* _Task_
All entries must be given again in full, exactly as they were supplied.

* _Material provided_
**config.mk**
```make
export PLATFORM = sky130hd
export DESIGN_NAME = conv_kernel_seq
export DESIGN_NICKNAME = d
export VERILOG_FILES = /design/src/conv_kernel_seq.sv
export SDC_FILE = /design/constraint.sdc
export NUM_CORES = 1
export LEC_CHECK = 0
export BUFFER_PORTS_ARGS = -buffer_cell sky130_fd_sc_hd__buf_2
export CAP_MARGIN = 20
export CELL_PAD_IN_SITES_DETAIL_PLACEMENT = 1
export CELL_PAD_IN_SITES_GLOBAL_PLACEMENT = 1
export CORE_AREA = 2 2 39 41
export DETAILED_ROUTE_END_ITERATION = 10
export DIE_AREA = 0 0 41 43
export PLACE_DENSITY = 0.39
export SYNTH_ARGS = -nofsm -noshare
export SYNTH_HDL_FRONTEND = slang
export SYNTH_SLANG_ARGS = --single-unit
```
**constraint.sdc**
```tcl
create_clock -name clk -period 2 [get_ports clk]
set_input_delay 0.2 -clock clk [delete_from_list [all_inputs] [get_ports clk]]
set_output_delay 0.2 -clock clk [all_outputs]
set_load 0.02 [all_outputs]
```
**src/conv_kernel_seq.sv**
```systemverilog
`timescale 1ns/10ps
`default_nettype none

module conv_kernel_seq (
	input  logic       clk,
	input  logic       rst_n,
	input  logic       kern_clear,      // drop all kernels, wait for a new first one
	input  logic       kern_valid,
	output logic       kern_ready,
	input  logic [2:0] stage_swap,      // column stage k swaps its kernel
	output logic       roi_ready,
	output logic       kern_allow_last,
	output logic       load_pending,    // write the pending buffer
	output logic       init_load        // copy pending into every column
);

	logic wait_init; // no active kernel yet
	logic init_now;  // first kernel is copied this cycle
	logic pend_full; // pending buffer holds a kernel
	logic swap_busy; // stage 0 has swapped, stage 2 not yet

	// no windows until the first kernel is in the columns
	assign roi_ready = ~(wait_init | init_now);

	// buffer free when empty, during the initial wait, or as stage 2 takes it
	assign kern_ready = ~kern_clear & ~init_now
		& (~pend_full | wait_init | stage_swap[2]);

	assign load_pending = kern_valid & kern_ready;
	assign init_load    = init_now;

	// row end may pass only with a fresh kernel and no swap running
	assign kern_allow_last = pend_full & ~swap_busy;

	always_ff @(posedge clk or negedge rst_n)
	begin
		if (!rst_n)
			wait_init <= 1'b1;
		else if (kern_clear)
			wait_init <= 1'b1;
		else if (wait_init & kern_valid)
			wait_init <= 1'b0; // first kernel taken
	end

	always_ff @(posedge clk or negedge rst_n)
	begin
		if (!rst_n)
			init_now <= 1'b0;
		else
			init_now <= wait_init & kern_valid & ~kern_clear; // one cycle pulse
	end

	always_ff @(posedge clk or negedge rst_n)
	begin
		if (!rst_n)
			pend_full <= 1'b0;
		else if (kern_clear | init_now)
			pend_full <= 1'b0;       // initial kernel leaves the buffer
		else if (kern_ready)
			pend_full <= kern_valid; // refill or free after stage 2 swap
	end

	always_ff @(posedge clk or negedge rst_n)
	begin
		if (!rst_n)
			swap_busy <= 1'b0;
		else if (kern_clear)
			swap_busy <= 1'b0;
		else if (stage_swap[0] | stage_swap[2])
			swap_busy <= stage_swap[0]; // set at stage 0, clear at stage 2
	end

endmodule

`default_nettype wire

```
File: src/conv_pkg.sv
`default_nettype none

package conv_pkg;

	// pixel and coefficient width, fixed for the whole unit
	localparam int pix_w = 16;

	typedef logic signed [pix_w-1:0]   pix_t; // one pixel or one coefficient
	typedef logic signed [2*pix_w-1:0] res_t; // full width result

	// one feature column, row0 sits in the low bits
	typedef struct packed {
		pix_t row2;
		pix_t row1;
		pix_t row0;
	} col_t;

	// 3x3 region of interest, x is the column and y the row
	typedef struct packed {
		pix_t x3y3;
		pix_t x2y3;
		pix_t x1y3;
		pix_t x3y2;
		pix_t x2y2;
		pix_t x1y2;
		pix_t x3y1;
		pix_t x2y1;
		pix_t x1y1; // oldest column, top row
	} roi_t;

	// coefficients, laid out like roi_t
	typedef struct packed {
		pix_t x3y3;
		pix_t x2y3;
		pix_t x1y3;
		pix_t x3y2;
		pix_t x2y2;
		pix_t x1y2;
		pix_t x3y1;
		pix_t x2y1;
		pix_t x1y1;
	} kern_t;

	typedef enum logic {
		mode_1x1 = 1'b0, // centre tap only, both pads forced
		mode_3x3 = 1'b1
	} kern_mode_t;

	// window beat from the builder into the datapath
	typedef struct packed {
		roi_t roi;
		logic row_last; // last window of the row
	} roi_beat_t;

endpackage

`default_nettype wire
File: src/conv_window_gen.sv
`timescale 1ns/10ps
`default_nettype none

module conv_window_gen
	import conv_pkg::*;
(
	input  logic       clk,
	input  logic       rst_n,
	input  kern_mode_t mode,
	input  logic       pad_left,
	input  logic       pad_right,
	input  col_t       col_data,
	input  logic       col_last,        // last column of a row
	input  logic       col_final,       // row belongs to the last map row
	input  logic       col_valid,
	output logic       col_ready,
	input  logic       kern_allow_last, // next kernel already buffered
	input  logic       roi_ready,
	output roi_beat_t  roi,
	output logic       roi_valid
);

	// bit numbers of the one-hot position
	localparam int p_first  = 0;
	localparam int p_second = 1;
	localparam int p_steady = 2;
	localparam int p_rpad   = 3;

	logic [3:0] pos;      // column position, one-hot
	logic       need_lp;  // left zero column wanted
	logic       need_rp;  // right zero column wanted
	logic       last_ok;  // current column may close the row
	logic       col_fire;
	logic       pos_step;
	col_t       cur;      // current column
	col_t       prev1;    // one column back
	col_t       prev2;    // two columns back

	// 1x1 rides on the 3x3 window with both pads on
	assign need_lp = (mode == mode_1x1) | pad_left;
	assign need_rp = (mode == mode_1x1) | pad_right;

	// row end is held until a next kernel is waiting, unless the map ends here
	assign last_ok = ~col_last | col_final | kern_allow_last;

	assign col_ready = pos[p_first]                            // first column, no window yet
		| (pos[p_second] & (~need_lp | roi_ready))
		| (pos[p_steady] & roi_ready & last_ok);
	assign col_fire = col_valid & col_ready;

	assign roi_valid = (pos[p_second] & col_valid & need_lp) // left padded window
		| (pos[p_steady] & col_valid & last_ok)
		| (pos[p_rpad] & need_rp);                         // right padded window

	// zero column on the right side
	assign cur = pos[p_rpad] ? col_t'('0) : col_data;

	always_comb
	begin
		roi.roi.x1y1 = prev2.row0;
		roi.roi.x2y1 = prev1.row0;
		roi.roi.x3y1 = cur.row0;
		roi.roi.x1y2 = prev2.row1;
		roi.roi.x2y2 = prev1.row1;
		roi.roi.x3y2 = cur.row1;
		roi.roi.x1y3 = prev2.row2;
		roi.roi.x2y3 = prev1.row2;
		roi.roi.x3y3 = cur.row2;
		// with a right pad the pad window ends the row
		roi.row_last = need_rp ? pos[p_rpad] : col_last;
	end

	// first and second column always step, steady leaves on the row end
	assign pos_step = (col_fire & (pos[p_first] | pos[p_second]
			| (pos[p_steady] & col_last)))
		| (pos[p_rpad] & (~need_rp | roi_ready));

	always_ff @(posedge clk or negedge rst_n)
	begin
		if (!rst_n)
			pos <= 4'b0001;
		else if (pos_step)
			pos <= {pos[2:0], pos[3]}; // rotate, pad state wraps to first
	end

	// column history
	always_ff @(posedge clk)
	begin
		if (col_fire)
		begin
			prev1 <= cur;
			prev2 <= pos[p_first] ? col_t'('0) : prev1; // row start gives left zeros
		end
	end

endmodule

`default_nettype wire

* _Solution_
**config.mk**
```make
export PLATFORM = sky130hd
export DESIGN_NAME = conv_kernel_seq
export DESIGN_NICKNAME = d
export VERILOG_FILES = /design/src/conv_kernel_seq.sv
export SDC_FILE = /design/constraint.sdc
export NUM_CORES = 1
export LEC_CHECK = 0
export BUFFER_PORTS_ARGS = -buffer_cell sky130_fd_sc_hd__buf_2
export CAP_MARGIN = 20
export CELL_PAD_IN_SITES_DETAIL_PLACEMENT = 1
export CELL_PAD_IN_SITES_GLOBAL_PLACEMENT = 1
export CORE_AREA = 2 2 39 41
export DETAILED_ROUTE_END_ITERATION = 10
export DIE_AREA = 0 0 41 43
export PLACE_DENSITY = 0.39
export SYNTH_ARGS = -nofsm -noshare
export SYNTH_HDL_FRONTEND = slang
export SYNTH_SLANG_ARGS = --single-unit
```
**constraint.sdc**
```tcl
create_clock -name clk -period 2 [get_ports clk]
set_input_delay 0.2 -clock clk [delete_from_list [all_inputs] [get_ports clk]]
set_output_delay 0.2 -clock clk [all_outputs]
set_load 0.02 [all_outputs]
```
**src/conv_kernel_seq.sv**
```systemverilog
`timescale 1ns/10ps
`default_nettype none

module conv_kernel_seq (
	input  logic       clk,
	input  logic       rst_n,
	input  logic       kern_clear,      // drop all kernels, wait for a new first one
	input  logic       kern_valid,
	output logic       kern_ready,
	input  logic [2:0] stage_swap,      // column stage k swaps its kernel
	output logic       roi_ready,
	output logic       kern_allow_last,
	output logic       load_pending,    // write the pending buffer
	output logic       init_load        // copy pending into every column
);

	logic wait_init; // no active kernel yet
	logic init_now;  // first kernel is copied this cycle
	logic pend_full; // pending buffer holds a kernel
	logic swap_busy; // stage 0 has swapped, stage 2 not yet

	// no windows until the first kernel is in the columns
	assign roi_ready = ~(wait_init | init_now);

	// buffer free when empty, during the initial wait, or as stage 2 takes it
	assign kern_ready = ~kern_clear & ~init_now
		& (~pend_full | wait_init | stage_swap[2]);

	assign load_pending = kern_valid & kern_ready;
	assign init_load    = init_now;

	// row end may pass only with a fresh kernel and no swap running
	assign kern_allow_last = pend_full & ~swap_busy;

	always_ff @(posedge clk or negedge rst_n)
	begin
		if (!rst_n)
			wait_init <= 1'b1;
		else if (kern_clear)
			wait_init <= 1'b1;
		else if (wait_init & kern_valid)
			wait_init <= 1'b0; // first kernel taken
	end

	always_ff @(posedge clk or negedge rst_n)
	begin
		if (!rst_n)
			init_now <= 1'b0;
		else
			init_now <= wait_init & kern_valid & ~kern_clear; // one cycle pulse
	end

	always_ff @(posedge clk or negedge rst_n)
	begin
		if (!rst_n)
			pend_full <= 1'b0;
		else if (kern_clear | init_now)
			pend_full <= 1'b0;       // initial kernel leaves the buffer
		else if (kern_ready)
			pend_full <= kern_valid; // refill or free after stage 2 swap
	end

	always_ff @(posedge clk or negedge rst_n)
	begin
		if (!rst_n)
			swap_busy <= 1'b0;
		else if (kern_clear)
			swap_busy <= 1'b0;
		else if (stage_swap[0] | stage_swap[2])
			swap_busy <= stage_swap[0]; // set at stage 0, clear at stage 2
	end

endmodule

`default_nettype wire

```
File: src/conv_pkg.sv
`default_nettype none

package conv_pkg;

	// pixel and coefficient width, fixed for the whole unit
	localparam int pix_w = 16;

	typedef logic signed [pix_w-1:0]   pix_t; // one pixel or one coefficient
	typedef logic signed [2*pix_w-1:0] res_t; // full width result

	// one feature column, row0 sits in the low bits
	typedef struct packed {
		pix_t row2;
		pix_t row1;
		pix_t row0;
	} col_t;

	// 3x3 region of interest, x is the column and y the row
	typedef struct packed {
		pix_t x3y3;
		pix_t x2y3;
		pix_t x1y3;
		pix_t x3y2;
		pix_t x2y2;
		pix_t x1y2;
		pix_t x3y1;
		pix_t x2y1;
		pix_t x1y1; // oldest column, top row
	} roi_t;

	// coefficients, laid out like roi_t
	typedef struct packed {
		pix_t x3y3;
		pix_t x2y3;
		pix_t x1y3;
		pix_t x3y2;
		pix_t x2y2;
		pix_t x1y2;
		pix_t x3y1;
		pix_t x2y1;
		pix_t x1y1;
	} kern_t;

	typedef enum logic {
		mode_1x1 = 1'b0, // centre tap only, both pads forced
		mode_3x3 = 1'b1
	} kern_mode_t;

	// window beat from the builder into the datapath
	typedef struct packed {
		roi_t roi;
		logic row_last; // last window of the row
	} roi_beat_t;

endpackage

`default_nettype wire
File: src/conv_window_gen.sv
`timescale 1ns/10ps
`default_nettype none

module conv_window_gen
	import conv_pkg::*;
(
	input  logic       clk,
	input  logic       rst_n,
	input  kern_mode_t mode,
	input  logic       pad_left,
	input  logic       pad_right,
	input  col_t       col_data,
	input  logic       col_last,        // last column of a row
	input  logic       col_final,       // row belongs to the last map row
	input  logic       col_valid,
	output logic       col_ready,
	input  logic       kern_allow_last, // next kernel already buffered
	input  logic       roi_ready,
	output roi_beat_t  roi,
	output logic       roi_valid
);

	// bit numbers of the one-hot position
	localparam int p_first  = 0;
	localparam int p_second = 1;
	localparam int p_steady = 2;
	localparam int p_rpad   = 3;

	logic [3:0] pos;      // column position, one-hot
	logic       need_lp;  // left zero column wanted
	logic       need_rp;  // right zero column wanted
	logic       last_ok;  // current column may close the row
	logic       col_fire;
	logic       pos_step;
	col_t       cur;      // current column
	col_t       prev1;    // one column back
	col_t       prev2;    // two columns back

	// 1x1 rides on the 3x3 window with both pads on
	assign need_lp = (mode == mode_1x1) | pad_left;
	assign need_rp = (mode == mode_1x1) | pad_right;

	// row end is held until a next kernel is waiting, unless the map ends here
	assign last_ok = ~col_last | col_final | kern_allow_last;

	assign col_ready = pos[p_first]                            // first column, no window yet
		| (pos[p_second] & (~need_lp | roi_ready))
		| (pos[p_steady] & roi_ready & last_ok);
	assign col_fire = col_valid & col_ready;

	assign roi_valid = (pos[p_second] & col_valid & need_lp) // left padded window
		| (pos[p_steady] & col_valid & last_ok)
		| (pos[p_rpad] & need_rp);                         // right padded window

	// zero column on the right side
	assign cur = pos[p_rpad] ? col_t'('0) : col_data;

	always_comb
	begin
		roi.roi.x1y1 = prev2.row0;
		roi.roi.x2y1 = prev1.row0;
		roi.roi.x3y1 = cur.row0;
		roi.roi.x1y2 = prev2.row1;
		roi.roi.x2y2 = prev1.row1;
		roi.roi.x3y2 = cur.row1;
		roi.roi.x1y3 = prev2.row2;
		roi.roi.x2y3 = prev1.row2;
		roi.roi.x3y3 = cur.row2;
		// with a right pad the pad window ends the row
		roi.row_last = need_rp ? pos[p_rpad] : col_last;
	end

	// first and second column always step, steady leaves on the row end
	assign pos_step = (col_fire & (pos[p_first] | pos[p_second]
			| (pos[p_steady] & col_last)))
		| (pos[p_rpad] & (~need_rp | roi_ready));

	always_ff @(posedge clk or negedge rst_n)
	begin
		if (!rst_n)
			pos <= 4'b0001;
		else if (pos_step)
			pos <= {pos[2:0], pos[3]}; // rotate, pad state wraps to first
	end

	// column history
	always_ff @(posedge clk)
	begin
		if (col_fire)
		begin
			prev1 <= cur;
			prev2 <= pos[p_first] ? col_t'('0) : prev1; // row start gives left zeros
		end
	end

endmodule

`default_nettype wire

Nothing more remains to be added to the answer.